Este efecto puede ser negativo en personas que siguen una dieta estricta con reducción calórica, pero es muy interesante en personas con problemas de apetito.
Reducción del índice glicémico
Está demostrado que la presencia de ácidos en el momento en que el almidón gelatiniza reduce el índice glicémico de los productos terminados. Así los panes de masa madre, en los que existe una mayor acidez en frío, previa a la gelatinización del almidón en el horneado, presentan índices glicémicos más reducidos. Es decir, la glucosa presente en el almidón se asimila de manera más lenta y la sensación de hambre se retrasa. Esta afirmación es válida para todos los ácidos.
Sin embargo, el caso del ácido acético es especial, ya que reduce el índice glicémico siempre que esté en un alimento con almidón, aunque se añada después de la gelatinización de este.
Absorción de nutrientes
Aunque es cierto que ciertos ácidos, como el oxálico o el fítico, reducen la absorción de nutrientes por su efecto quelante, hay otros que la favorecen. Este es el caso del ácido ascórbico, o vitamina C, que favorece la absorción del hierro no hemo. En general los ácidos orgánicos favorecen la biodisponibilidad mineral al incrementar su solubilidad y estimular ciertos transportadores intestinales específicos.
Efecto antimicrobiano
Los microorganismos tienen unos pH óptimos para su crecimiento.

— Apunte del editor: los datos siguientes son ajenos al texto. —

$ cat src/include/refid_pkg.sv
// constants for the remote reference / identification register slice
// assumes a serial front end that turns bus frames into byte-wide register strobes
package refid_pkg;
    // ----------------------------------------
    // register map
    // ----------------------------------------
    localparam logic [7:0] ADDR_CHAN_ENABLE = 8'h35;
    localparam logic [7:0] ADDR_DIODE_FAULT = 8'h36;
    localparam logic [7:0] ADDR_ALARM_MASK = 8'h39;
    localparam logic [7:0] ADDR_REF2_HIGH = 8'h44;
    localparam logic [7:0] ADDR_REF2_LOW = 8'h45;
    localparam logic [7:0] ADDR_REF3_HIGH = 8'h46;
    localparam logic [7:0] ADDR_REF3_LOW = 8'h47;
    localparam logic [7:0] ADDR_MAKER_ID = 8'h50;
    localparam logic [7:0] ADDR_SILICON_REV = 8'h51;

    // ----------------------------------------
    // reset values and fields
    // ----------------------------------------
    localparam logic [7:0] RST_REF_HIGH = 8'h00;
    localparam logic [3:0] RST_REF_FRAC = 4'h0;
    localparam logic [3:0] RST_CHAN_ENABLE = 4'hf;
    localparam logic [3:0] RST_ALARM_MASK = 4'h0;
    localparam logic [3:1] RST_DIODE_FAULT = 3'h0;
    localparam logic [7:0] READ_UNMAPPED = 8'h00;
    localparam int FRAC_MSB = 7;
    localparam int FRAC_LSB = 4;
    localparam int TEMP_W = 12;

    // ----------------------------------------
    // measurement sequence states
    // ----------------------------------------
    typedef enum logic [3:0] {
        CH_LOCAL = 4'b0001,
        CH_REMOTE1 = 4'b0010,
        CH_REMOTE2 = 4'b0100,
        CH_REMOTE3 = 4'b1000
    } chan_t;

    // sign + 64..1 integer byte followed by half..sixteenth nibble
    function automatic logic signed [TEMP_W-1:0] join_temp(input logic [7:0] high, input logic [3:0] frac);
        join_temp = {high, frac};
    endfunction
endpackage

$ cat src/core/fault_watch.sv
// diode fault status for the three remote channels and alarm gating for all four channels
// assumes open/short detector levels arrive asynchronously from the analog front end
`timescale 1ns/100ps
module fault_watch
    import refid_pkg::*;
(
    input wire logic i_clk,
    input wire logic i_rst_b,
    input wire logic [3:1] i_diode_open,
    input wire logic [3:1] i_diode_short,
    input wire logic [3:1] i_chan_enable,
    input wire logic i_fault_wr,
    input wire logic [3:1] i_fault_wdata,
    input wire logic [3:0] i_thermal_fault,
    input wire logic [3:0] i_alarm_mask,
    output logic [3:1] o_diode_fault,
    output logic o_thermal_alarm_output
);
    // ----------------------------------------
    // synchronisers
    // ----------------------------------------
    logic [3:1] open_meta;
    logic [3:1] open_sync;
    logic [3:1] short_meta;
    logic [3:1] short_sync;
    logic [3:1] detect;

    always_ff @(posedge i_clk or negedge i_rst_b) begin
        if (!i_rst_b) begin
            open_meta <= RST_DIODE_FAULT;
            open_sync <= RST_DIODE_FAULT;
            short_meta <= RST_DIODE_FAULT;
            short_sync <= RST_DIODE_FAULT;
        end else begin
            open_meta <= i_diode_open;
            open_sync <= open_meta;
            short_meta <= i_diode_short;
            short_sync <= short_meta;
        end
    end

    // disabled channels get no fault detection
    assign detect = (open_sync | short_sync) & i_chan_enable;

    // ----------------------------------------
    // sticky fault status
    // ----------------------------------------
    // writing zero clears a bit; a new detection in the same cycle wins
    always_ff @(posedge i_clk or negedge i_rst_b) begin
        if (!i_rst_b) begin
            o_diode_fault <= RST_DIODE_FAULT;
        end else if (i_fault_wr) begin
            o_diode_fault <= (o_diode_fault & i_fault_wdata) | detect;
        end else begin
            o_diode_fault <= o_diode_fault | detect;
        end
    end

    // ----------------------------------------
    // alarm gating
    // ----------------------------------------
    always_ff @(posedge i_clk or negedge i_rst_b) begin
        if (!i_rst_b) begin
            o_thermal_alarm_output <= 1'b0;
        end else begin
            o_thermal_alarm_output <= |((i_thermal_fault | {o_diode_fault, 1'b0}) & ~i_alarm_mask);
        end
    end
endmodule
## config.mk

```make
export PLATFORM = sky130hd
export DESIGN_NAME = dps_device_flat
export DESIGN_NICKNAME = d
export VERILOG_FILES = /design/src/include/dps_pkg.sv /design/src/include/dps_if.sv /design/src/dps_bank_timer.sv /design/src/dps_device.sv /design/src/flat_wrapper.sv
export SDC_FILE = /design/constraint.sdc
export NUM_CORES = 1
export LEC_CHECK = 0
export ABC_AREA = 1
export BUFFER_PORTS_ARGS = -buffer_cell sky130_fd_sc_hd__buf_2
export CAP_MARGIN = 20
export CORE_ASPECT_RATIO = 0.75
export CORE_UTILIZATION = 45
export CTS_CLUSTER_SIZE = 20
export DETAILED_ROUTE_END_ITERATION = 10
export PLACE_DENSITY = 0.63
export SYNTH_ARGS = -nofsm -noshare
export SYNTH_HDL_FRONTEND = slang
export SYNTH_SLANG_ARGS = --single-unit
```

## constraint.sdc

```tcl
create_clock -name clk -period 1.8 [get_ports clk]
set_clock_uncertainty 0.05 [all_clocks]
set_input_delay 0.36 -clock clk [delete_from_list [all_inputs] [get_ports clk]]
set_output_delay 0.36 -clock clk [all_outputs]
set_load 0.03 [all_outputs]
```

## src/include/dps_pkg.sv

```systemverilog
/*
 Constants, command encodings and timing counts for the precharge and
 self refresh block, shared by the device end and the controller end.
 Assumes a single 125 MHz clock and synchronous inputs.
*/
// What this block does
// PRECHARGE closes open row, one or all banks
// Controller waits tRP before activating bank
// Other-bank READ/WRITE allowed during auto precharge
// Precharged bank idle; activate before access
// Repeat precharge accepted; last one times period
// A10 selects single or all-bank precharge
// Bank address picks bank; ignored for all
// Controller applies tRPA after all, tRP single
// Self refresh keeps data without clock
// Self refresh entry is REFRESH with CKE low
// DLL off in self refresh; 200 cycles before READ
// Clock stable one period after entry
// Only CKE heeded during self refresh
// Clock stable one period before CKE rises
// CKE held high four registered edges
// Only NOP/DESELECT during exit delay
// Simple approach: 200 NOP cycles after exit
// EMR A6,A2 select 75, 150, 50 ohm termination
// EMR A6,A2 zero disables termination
package dps_pkg;
   localparam int NUM_BANKS   = 4;
   localparam int BA_W        = 2;
   localparam int ADDR_W      = 14;
   localparam int A10_POS     = 10;
   localparam int A6_POS      = 6;
   localparam int A2_POS      = 2;
   localparam int CLK_PS      = 8000;
   localparam int TRP_PS      = 15000;
   localparam int TRPA_PS     = 17500;
   localparam int TRP_CYC     = (TRP_PS + CLK_PS - 1) / CLK_PS;
   localparam int TRPA_CYC    = (TRPA_PS + CLK_PS - 1) / CLK_PS;
   localparam int DLL_CYC     = 200;
   localparam int CKE_REG_CYC = 4;
   localparam int CLK_PRE_CYC = 1;
   localparam int CNT_W       = 8;

   // {ras_n, cas_n, we_n}, cs_n low
   typedef enum logic [2:0] {
      DPS_CMD_MRS  = 3'h0,
      DPS_CMD_REF  = 3'h1,
      DPS_CMD_PRE  = 3'h2,
      DPS_CMD_ACT  = 3'h3,
      DPS_CMD_WR   = 3'h4,
      DPS_CMD_RD   = 3'h5,
      DPS_CMD_NOP  = 3'h7
   } dps_cmd_t;

   localparam logic [BA_W-1:0] EMR_BA = 2'h1;

   typedef enum logic [1:0] {
      DPS_ODT_OFF = 2'h0,
      DPS_ODT_75  = 2'h1,
      DPS_ODT_150 = 2'h2,
      DPS_ODT_50  = 2'h3
   } dps_odt_t;
endpackage : dps_pkg

```

## src/include/dps_if.sv

```systemverilog
/*
 Command link between controller and device end.
 Assumes both ends share clk.
*/
interface dps_if;
   logic                          cke;
   logic                          cs_n;
   logic                          ras_n;
   logic                          cas_n;
   logic                          we_n;
   logic [dps_pkg::BA_W-1:0]      ba;
   logic [dps_pkg::ADDR_W-1:0]    addr;

   modport ctrl (output cke, cs_n, ras_n, cas_n, we_n, ba, addr);
   modport dev  (input  cke, cs_n, ras_n, cas_n, we_n, ba, addr);
endinterface : dps_if

```

## src/dps_bank_timer.sv

```systemverilog
/*
 One bank's open/idle state and precharge countdown.
 Assumes single-cycle activate and precharge strobes.
*/
module dps_bank_timer #(
   parameter int CNT_W = dps_pkg::CNT_W
) (
   input  wire logic             clk,
   input  wire logic             sys_rst,
   input  wire logic             act,
   input  wire logic             pre,
   input  wire logic [CNT_W-1:0] pre_cyc,
   output logic                  open,
   output logic                  busy
);
   logic             open_r, open_nxt;
   logic [CNT_W-1:0] cnt_r, cnt_nxt;

   always_comb begin
      open_nxt = open_r;
      cnt_nxt  = cnt_r;
      if (cnt_r != '0) begin
         cnt_nxt = cnt_r - 1'b1;
      end
      if (pre) begin
         open_nxt = 1'b0;
         cnt_nxt  = pre_cyc;
      end else if (act && cnt_r == '0) begin
         open_nxt = 1'b1;
      end
   end

   always_ff @(posedge clk) begin
      if (sys_rst) begin
         open_r <= 1'b0;
         cnt_r  <= '0;
      end else begin
         open_r <= open_nxt;
         cnt_r  <= cnt_nxt;
      end
   end

   assign open = open_r;
   assign busy = (cnt_r != '0);
endmodule : dps_bank_timer

```

## src/dps_device.sv

```systemverilog
/*
 Device end: decodes precharge, self refresh entry/exit and EMR writes.
 Assumes controller honours its own waits; violations are flagged.
*/
module dps_device #(
   parameter int NUM_BANKS = dps_pkg::NUM_BANKS
) (
   input  wire logic             clk,
   input  wire logic             sys_rst,
   dps_if.dev                    lnk,
   output logic [NUM_BANKS-1:0]  bank_open,
   output logic [NUM_BANKS-1:0]  bank_busy,
   output logic                  self_refresh,
   output logic                  dll_on,
   output dps_pkg::dps_odt_t     odt_sel,
   output logic                  rd_early_err,
   output logic                  act_busy_err
);
   typedef enum logic [1:0] {
      DPS_D_RUN  = 2'h0,
      DPS_D_SR   = 2'h1,
      DPS_D_EXIT = 2'h2
   } dps_dst_t;

   dps_dst_t                  st_r, st_nxt;
   logic [dps_pkg::CNT_W-1:0] dcnt_r, dcnt_nxt;
   dps_pkg::dps_odt_t         odt_r, odt_nxt;
   logic                      rderr_r, rderr_nxt;
   logic                      acterr_r, acterr_nxt;
   logic [NUM_BANKS-1:0]      act_v, pre_v;
   logic [dps_pkg::CNT_W-1:0] pre_cyc;
   dps_pkg::dps_cmd_t         cmd;
   logic                      live;

   assign cmd  = dps_pkg::dps_cmd_t'({lnk.ras_n, lnk.cas_n, lnk.we_n});
   assign live = (st_r != DPS_D_SR) && lnk.cke && !lnk.cs_n;

   always_comb begin
      act_v   = '0;
      pre_v   = '0;
      pre_cyc = dps_pkg::CNT_W'(dps_pkg::TRP_CYC);
      if (live && cmd == dps_pkg::DPS_CMD_PRE) begin
         if (lnk.addr[dps_pkg::A10_POS]) begin
            pre_v   = '1;
            pre_cyc = dps_pkg::CNT_W'(dps_pkg::TRPA_CYC);
         end else begin
            pre_v[lnk.ba] = 1'b1;
         end
      end
      if (live && cmd == dps_pkg::DPS_CMD_ACT) begin
         act_v[lnk.ba] = 1'b1;
      end
   end

   for (genvar b = 0; b < NUM_BANKS; b++) begin : g_bank
      dps_bank_timer #(.CNT_W(dps_pkg::CNT_W)) u_bank (
         .clk     (clk),
         .sys_rst (sys_rst),
         .act     (act_v[b]),
         .pre     (pre_v[b]),
         .pre_cyc (pre_cyc),
         .open    (bank_open[b]),
         .busy    (bank_busy[b])
      );
   end

   always_comb begin
      st_nxt     = st_r;
      dcnt_nxt   = dcnt_r;
      odt_nxt    = odt_r;
      rderr_nxt  = 1'b0;
      acterr_nxt = 1'b0;
      if (dcnt_r != '0) begin
         dcnt_nxt = dcnt_r - 1'b1;
      end
      case (st_r)
         DPS_D_RUN: begin
            if (!lnk.cke && !lnk.cs_n && cmd == dps_pkg::DPS_CMD_REF) begin
               st_nxt = DPS_D_SR;
            end
         end
         DPS_D_SR: begin
            // Array contents held; no clock edges needed here
            if (lnk.cke) begin
               st_nxt   = DPS_D_EXIT;
               dcnt_nxt = dps_pkg::CNT_W'(dps_pkg::DLL_CYC - 1);
            end
         end
         DPS_D_EXIT: begin
            if (dcnt_r == '0) begin
               st_nxt = DPS_D_RUN;
            end
         end
         default: st_nxt = DPS_D_RUN;
      endcase
      if (live && cmd == dps_pkg::DPS_CMD_RD) begin
         rderr_nxt = (st_r == DPS_D_EXIT) || !bank_open[lnk.ba];
      end
      if (live && cmd == dps_pkg::DPS_CMD_ACT) begin
         acterr_nxt = bank_busy[lnk.ba];
      end
      if (live && cmd == dps_pkg::DPS_CMD_MRS && lnk.ba == dps_pkg::EMR_BA) begin
         odt_nxt = dps_pkg::dps_odt_t'({lnk.addr[dps_pkg::A6_POS],
                                        lnk.addr[dps_pkg::A2_POS]});
      end
   end

   always_ff @(posedge clk) begin
      if (sys_rst) begin
         st_r     <= DPS_D_RUN;
         dcnt_r   <= '0;
         odt_r    <= dps_pkg::DPS_ODT_OFF;
         rderr_r  <= 1'b0;
         acterr_r <= 1'b0;
      end else begin
         st_r     <= st_nxt;
         dcnt_r   <= dcnt_nxt;
         odt_r    <= odt_nxt;
         rderr_r  <= rderr_nxt;
         acterr_r <= acterr_nxt;
      end
   end

   assign self_refresh = (st_r == DPS_D_SR);
   assign dll_on       = (st_r == DPS_D_RUN);
   assign odt_sel      = odt_r;
   assign rd_early_err = rderr_r;
   assign act_busy_err = acterr_r;
endmodule : dps_device

```

## src/flat_wrapper.sv

```systemverilog
// flat-port wrapper written by rule: the top's interface ports become plain ports
module dps_device_flat 
#(
   parameter int NUM_BANKS = dps_pkg::NUM_BANKS
)
  (clk, sys_rst, bank_open, bank_busy, self_refresh, dll_on, odt_sel, rd_early_err, act_busy_err, lnk_cke, lnk_cs_n, lnk_ras_n, lnk_cas_n, lnk_we_n, lnk_ba, lnk_addr);
  dps_if lnk_i ();
  input  wire logic clk;
  input  wire logic sys_rst;
  output logic [NUM_BANKS-1:0] bank_open;
  output logic [NUM_BANKS-1:0] bank_busy;
  output logic self_refresh;
  output logic dll_on;
  output dps_pkg::dps_odt_t odt_sel;
  output logic rd_early_err;
  output logic act_busy_err;
  input wire logic [$bits(lnk_i.cke)-1:0] lnk_cke;
  input wire logic [$bits(lnk_i.cs_n)-1:0] lnk_cs_n;
  input wire logic [$bits(lnk_i.ras_n)-1:0] lnk_ras_n;
  input wire logic [$bits(lnk_i.cas_n)-1:0] lnk_cas_n;
  input wire logic [$bits(lnk_i.we_n)-1:0] lnk_we_n;
  input wire logic [$bits(lnk_i.ba)-1:0] lnk_ba;
  input wire logic [$bits(lnk_i.addr)-1:0] lnk_addr;
  assign lnk_i.cke = lnk_cke;
  assign lnk_i.cs_n = lnk_cs_n;
  assign lnk_i.ras_n = lnk_ras_n;
  assign lnk_i.cas_n = lnk_cas_n;
  assign lnk_i.we_n = lnk_we_n;
  assign lnk_i.ba = lnk_ba;
  assign lnk_i.addr = lnk_addr;
  dps_device #(.NUM_BANKS(NUM_BANKS)) u_core (.clk(clk), .sys_rst(sys_rst), .lnk(lnk_i), .bank_open(bank_open), .bank_busy(bank_busy), .self_refresh(self_refresh), .dll_on(dll_on), .odt_sel(odt_sel), .rd_early_err(rd_early_err), .act_busy_err(act_busy_err));
endmodule
```

**Word level (Yosys, flattened, before mapping)**

Index checks and enable logic that the tools add are counted.

- Add/sub/neg operators: 5
- Magnitude comparators: 2
- Equality and inequality tests: 11
- Mux-type cells: 26
- Bitwise gates (word level): 2
- Reduce and logical (&&, ||, !) cells: 41

Operator list:

| operator | count |
|---|---|
| $mux W8 | 11 |
| $logic_not A8 Y1 | 5 |
| $reduce_bool A8 Y1 | 5 |
| $sub A8 B1 Y8 const B | 5 |
| $logic_and A1 B1 Y1 | 14 |
| $mux W4 | 3 |
| $reduce_or A2 Y1 | 6 |
| $ne A2 B1 Y1 const B | 4 |
| $reduce_bool A2 Y1 | 4 |
| $eq A3 B2 Y1 const B | 2 |
| $mux W2 | 3 |
| $pmux W2 S3 | 1 |
| $mux W1 | 5 |
| $bmux W1 S2 | 2 |
| $eq A2 B1 Y1 const B | 2 |
| $eq A3 B1 Y1 const B | 1 |
| $eq A3 B3 Y1 const B | 1 |
| $logic_not A1 Y1 | 3 |
| $logic_not A3 Y1 | 1 |
| $lt A2 B3 Y1 const B | 1 |
| $reduce_and A3 Y1 | 1 |
| $demux W1 S2 | 1 |
| $eq A2 B2 Y1 const B | 1 |
| $ge A2 B1 Y1 const B | 1 |
| other kinds (3) | 4 |

- Flip-flop bits (word level): 50
- Bits of input ports: 23
- Output and inout bits: 14
- Word-level logic and storage cells: 100

**Logic depth before layout (Yosys ltp)**

Gate-level depths: netlist of run 1.

- Word-level depth: 7
- Mapped depth: 9
- Mapped depth without buffers: 9

**Hierarchy**

From an unflattened synthesis of run 1, not the netlist that was laid out.

- Cell total of the unflattened synthesis: 436
- Area total of the unflattened synthesis: 3,118.0 um2

By module, submodules not included:

| module | instances | cells each | area each (um2) | seq. area each (um2) |
|---|---|---|---|---|
| dps_bank_timer (u_core.g_bank[0].u_bank ...) | 3 | 76 | 544.3 | 180.2 |
| dps_device | 1 | 133 | 908.4 | 280.3 |
| dps_bank_timer (u_core.g_bank[1].u_bank) | 1 | 75 | 576.8 | 180.2 |

**Worst setup path before layout of run 1**

Ideal clock, no wire load.

- Path type: register -> output
- Start: reg u_core.g_bank[1].u_bank.cnt_r[0]
- End: out bank_busy[1]
- Arrival time: 1.242 ns
- Data required time: 1.390 ns
- Path slack: 0.148 ns
- Stages on the path, launching flop included: 7
- Path buffers: 1
- Cell sequence: dfxtp_1 inv_1 ha_1 nand2_1 nor2_1 inv_1 buf_4

- Cells in the longest elaborated chain, start to end: 1

RTL lines:

| item | RTL line | text |
|---|---|---|
| from (decl) | dps_bank_timer.sv:17 | `logic [CNT_W-1:0] cnt_r, cnt_nxt;` |
| from (signal assigned) | dps_bank_timer.sv:39 | `cnt_r <= cnt_nxt;` |
| $reduce_bool A8 Y1 | dps_bank_timer.sv:44 | `assign busy = (cnt_r != '0);` |
| to (decl) | flat_wrapper.sv:11 | `output logic [NUM_BANKS-1:0] bank_busy;` |

No other way between the ends.

**Worst setup path after layout of run 1**

- Start: reg u_core.g_bank[3].u_bank.cnt_r[0]
- End: out bank_busy[3]

- Cells in the longest elaborated chain, start to end: 1

RTL lines:

| item | RTL line |
|---|---|
| from (decl) | dps_bank_timer.sv:17 |
| from (signal assigned) | dps_bank_timer.sv:39 |
| $reduce_bool A8 Y1 | dps_bank_timer.sv:44 |

No other way between the ends.

==> impl_metrics.json, run 1 <==
{
  "grt_max_degree": 21,
  "cts_buffers": 5,
  "grt_first_pass_wirelength_mm": 10.3,
  "r2r_setup_slack_ns": 0.35,
  "drv_slew": 0,
  "wl_per_cell_um": 11.0,
  "final_cells": 548,
  "ir_drop_mv": 0.805,
  "synth_xor_xnor_area_share_pct": 3.15,
  "max_slew_margin_pct": 78.0,
  "start_util_pct": 47.3,
  "route.detailed.drc": 0,
  "clk_path_buf_depth": 2,
  "finalSetupViolCount": 0,
  "drtPass1Iterations": 4,
  "place_ws_ns": 0.149,
  "synth_top_family_by_area": "simple AND/OR/NAND/NOR gates",
  "required_ns": 1.39,
  "synth_compound_area_share_pct": 6.56,
  "final_antenna_net_count": 0,
  "multi_input_area_um2": 1490,
  "worstPathCellList": "inv_2 > ha_4 > inv_1 > nor2_2 > nand2_2 > buf_4",
  "synth-seq-area-share_pct": 36.0,
  "crit_path_top_delay_cell": "dfxtp_1",
  "ctsHoldBuffers": 0,
  "slowest_delay_ns": 0.33,
  "clk_pin_slew_ns": 0.09,
  "fin_nets": 498,
  "fillers": 601,
  "placedCellCount": 537,
  "antenna_found_initial": 0,
  "gp_congestion": 0.894,
  "core_um2": 5890,
  "min_path_type": "input pin to flip-flop",
  "portBuffers": 25,
  "cts_sinks": 50,
  "yosys.area_share.simple_pct": 39.5,
  "via_per_inst": 4.82,
  "worstSetupEndpointType": "primary output",
  "status": "finished clean",
  "rows": 24,
  "num_io_pins": 37,
  "num_antenna_cells": 0,
  "first_global_vias": 2384,
  "crit_family": "flip-flops",
  "seqCellArea_um2": 1000,
  "ys_seq_elements": 50,
  "critPathLaunchType": "flip-flop",
  "syn_inst": 434,
  "tightest_slew_ns": 0.327,
  "finalHoldViolations": 0,
  "power_density_nw_per_um2": 1850,
  "dr_total_vias": 2641,
  "drt_wl_total_mm": 6.00,
  "htree_levels": 2,
  "path_max_fanout": 4,
  "fin_ws_ns": 0.0740,
  "syn_nets": 463,
  "drt_iter0_markers": 126,
  "syn-cell-area_um2": 2780,
  "synth_mux_area_share_pct": 0,
  "drive_above_1_share_pct": 15.5,
  "overflow": 0,
  "grt_usage_pct": 19.7,
  "fmax_ghz": 0.579,
  "synth_fa_ha_area_share_pct": 2.70,
  "die_w_um": 92.8,
  "avgSynthCellArea_um2": 6.41,
  "finalPower_mw": 5.92,
  "clk_latency_ns": 0.31,
  "leakagePower_nw": 1.60,
  "dieArea_um2": 6510,
  "path_buf_inv": 3,
  "path_class": "flip-flop to primary output",
  "max-cap-violations": 0,
  "die_y_um": 70.1,
  "root_buffer": "clkbuf_8",
  "dp_hpwl_mm": 4.55,
  "yosysWarnings": 0,
  "cts_tree": "built",
  "area_delta_synth_final_pct": 15.3,
  "timing.final.crit_share_pct": 95.9,
  "worstPathArrival_ns": 1.32,
  "min_period_ns": 1.73,
  "rsz0062_at_grt": "true",
  "synth.distinct_cells": 26
}
[path summary, 6_finish.rpt]
check                                         from  cells after the start                            to
setup reg to reg                  u_core.dcnt_r[0]                      7              u_core.dcnt_r[5]
hold / removal                         lnk_addr[2]                      3             u_core.odt_sel[0]
hold reg to reg       u_core.g_bank[2].u_bank.open                      2  u_core.g_bank[2].u_bank.open
setup / recovery  u_core.g_bank[3].u_bank.cnt_r[0]                      6                  bank_busy[3]
[report_power, final]
| part | internal, mW | switching [mW] | total, mW |
|---|---|---|---|
| Combinational | 1.35 | 1.99 | 3.34 |
| Sequential | 1.49 | 0.294 | 1.79 |
| Clock | 0.410 | 0.389 | 0.799 |
[cell usage after synthesis (all sizes together)]
| library cell | instances | area, um^2 |
|---|---|---|
| nor2 | 86 | 333 |
| a22oi | 2 | 15.0 |
| a21oi | 19 | 95.1 |
| or2 | 2 | 12.5 |
| dfxtp | 50 | 1000 |
| xor2 | 7 | 61.3 |
| nor3 | 6 | 41.3 |
| nand3 | 49 | 273 |
| nand2 | 96 | 363 |
| a31oi | 2 | 12.5 |
| nand3b | 1 | 7.51 |
| xnor2 | 3 | 26.3 |
| inv | 69 | 259 |
| ha | 6 | 75.1 |
| nand4 | 11 | 68.8 |
| buf | 9 | 65.1 |
| clkbuf | 3 | 11.3 |
| o21ai | 12 | 60.1 |
| clkinv | 1 | 3.75 |
[worst register-to-register path, delay by kind of cell, from the launching register on]
kind	cells	cell delay, ns
AND/OR/NAND/NOR	5	0.68
flip-flops	1	0.35
adder cells (fa/ha/maj)	1	0.21
buffers and inverters	1	0.10
[routing by layer]
layer,vias to the layer above,GRT usage (%),wire length [um]
li1,1423,-,-
met1,1172,27.2,3040
met2,42,30.9,2670
met3,4,4.14,239
met4,0,5.64,50
met5,-,0,0
[stage by stage]
step | setup TNS [ns] | utilization, % | cell area (um^2) | hold WS [ns]
after floorplan | 0 | - | 2780 | 0.391
after global placement | 0 | 51.3 | 3020 | 0.403
after detailed placement | 0 | 51.3 | 3020 | 0.411
after CTS | 0 | 54.0 | 3180 | 0.218
after global routing | -0.00257 | 54.5 | 3210 | 0.248
final | 0 | 54.5 | 3210 | 0.223
[cell usage in the layout, fill, tap and decap left out, types with 7 or more instances in the layout]
master	instances
a21oi_1	19
buf_2	22
buf_4	17
dfxtp_1	48
inv_1	65
nand2_1	92
nand3_1	45
nand4_1	11
nor2_1	81
o21ai_0	12
xor2_1	7
[kinds of logic after synthesis]
group                      Yosys count
and+or+nand+nor                    251
adders and majority gates            6
DFF                                 50
xor gates and xnor gates            10
AOI/OAI and AO/OA                   35
buffers and inverters               82
[registers in the layout (all words and copies together), names as in the netlist]
signal,flops
u_core.odt_sel,2
u_core.dcnt_r,8
u_core.act_busy_err,1
u_core.st_r,2
u_core.g_bank.u_bank.cnt_r,32
u_core.g_bank.u_bank.open,4
u_core.rd_early_err,1
[what timing repair did]
| action | in CTS | in global routing |
|---|---|---|
| buffers inserted | 2 | 1 |
| setup endpoints to repair | 3 | 3 |
| resized for setup | 11 | 11 |
| pin swaps | 2 | 2 |
| gates cloned | 0 | 0 |
[final cells by class]
cell class | instances | share of cell area (%)
clock inverter | 3 | 1.25
clock buffer | 5 | 2.14
tap | 78 | 3.04
inverter | 70 | 8.19
timing repair buffer | 40 | 7.64
multi-input combinational | 302 | 46.5
sequential | 50 | 31.3
Note: power is estimated with default switching activity, not from simulation.
==> run 2: changes to the inputs <==
PLACE_DENSITY = 0.71   (was 0.63)
==> run 2 against run 1 <==
Maximum frequency about the same; sequential share of layout area about the same; register-to-register slack barely moved; non-clock buffer count is 2 lower; clock-buffer cell count grew 2; flip-flop and latch count is the same; largest cell class unchanged.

En la mayoría de los casos este pH se sitúa entre 5,5 y 7,5. Así, los pH más ácidos no son adecuados para este crecimiento y lo inhiben. Por tanto, los alimentos muy ácidos no suelen presentar problemas de desarrollo microbiano. Y aunque existen microorganismos que se pueden desarrollar a pH más ácidos que otros, como las bacterias lácticas o acéticas, ningún microorganismo patógeno (peligroso para la salud) se desarrolla por debajo de pH 4,5. De hecho, los tratamientos térmicos para pasteurizar los alimentos se reducen de manera importante por debajo de este pH, lo que también permite conservar mejor los nutrientes.
Entre los ácidos más frecuentes en cocina el acético es el que presenta un mejor efecto conservante. Esto es debido a que al efecto del pH se suma una acción antimicrobiana directa ya que penetra con más facilidad en las células de los microorganismos. Una vez en su interior, baja el pH intracelular, inhibe la acción de enzimas necesarias para la vida, bloquea la producción de energía y el microorganismo muere.
Efecto antioxidante
Este es un efecto indirecto. Se basa en que la mayoría de las frutas, una de las principales fuentes de ácidos en cocina, además de los ácidos se encuentran otras sustancias. Entre ellas compuestos bioactivos con capacidad antioxidante, como polifenoles o flavonoles, o la propia vitamina C (ácido ascórbico).
Salud ósea
Al igual que el anterior es un efecto indirecto. Se basa en el hecho de que las frutas ácidas aportan sustancias que protegen los huesos, como potasio, magnesio y sustancias antioxidantes.
Efecto sobre la microbiota
Como los anteriores es un efecto indirecto, pero en este caso asociado a los productos fermentados. Este se basa en que algunos productos fermentados, ricos en ácidos, como el yogur, el kéfir o el chucrut, presentan una microbiota activa que puede tener un efecto probiótico. Pero hay que tener en cuenta que aquellos productos fermentados que hayan recibido un tratamiento térmico posterior, como el pan, aunque sea de masa madre, no suele tener estos microorganismos vivos, y no aportarían este efecto probiótico.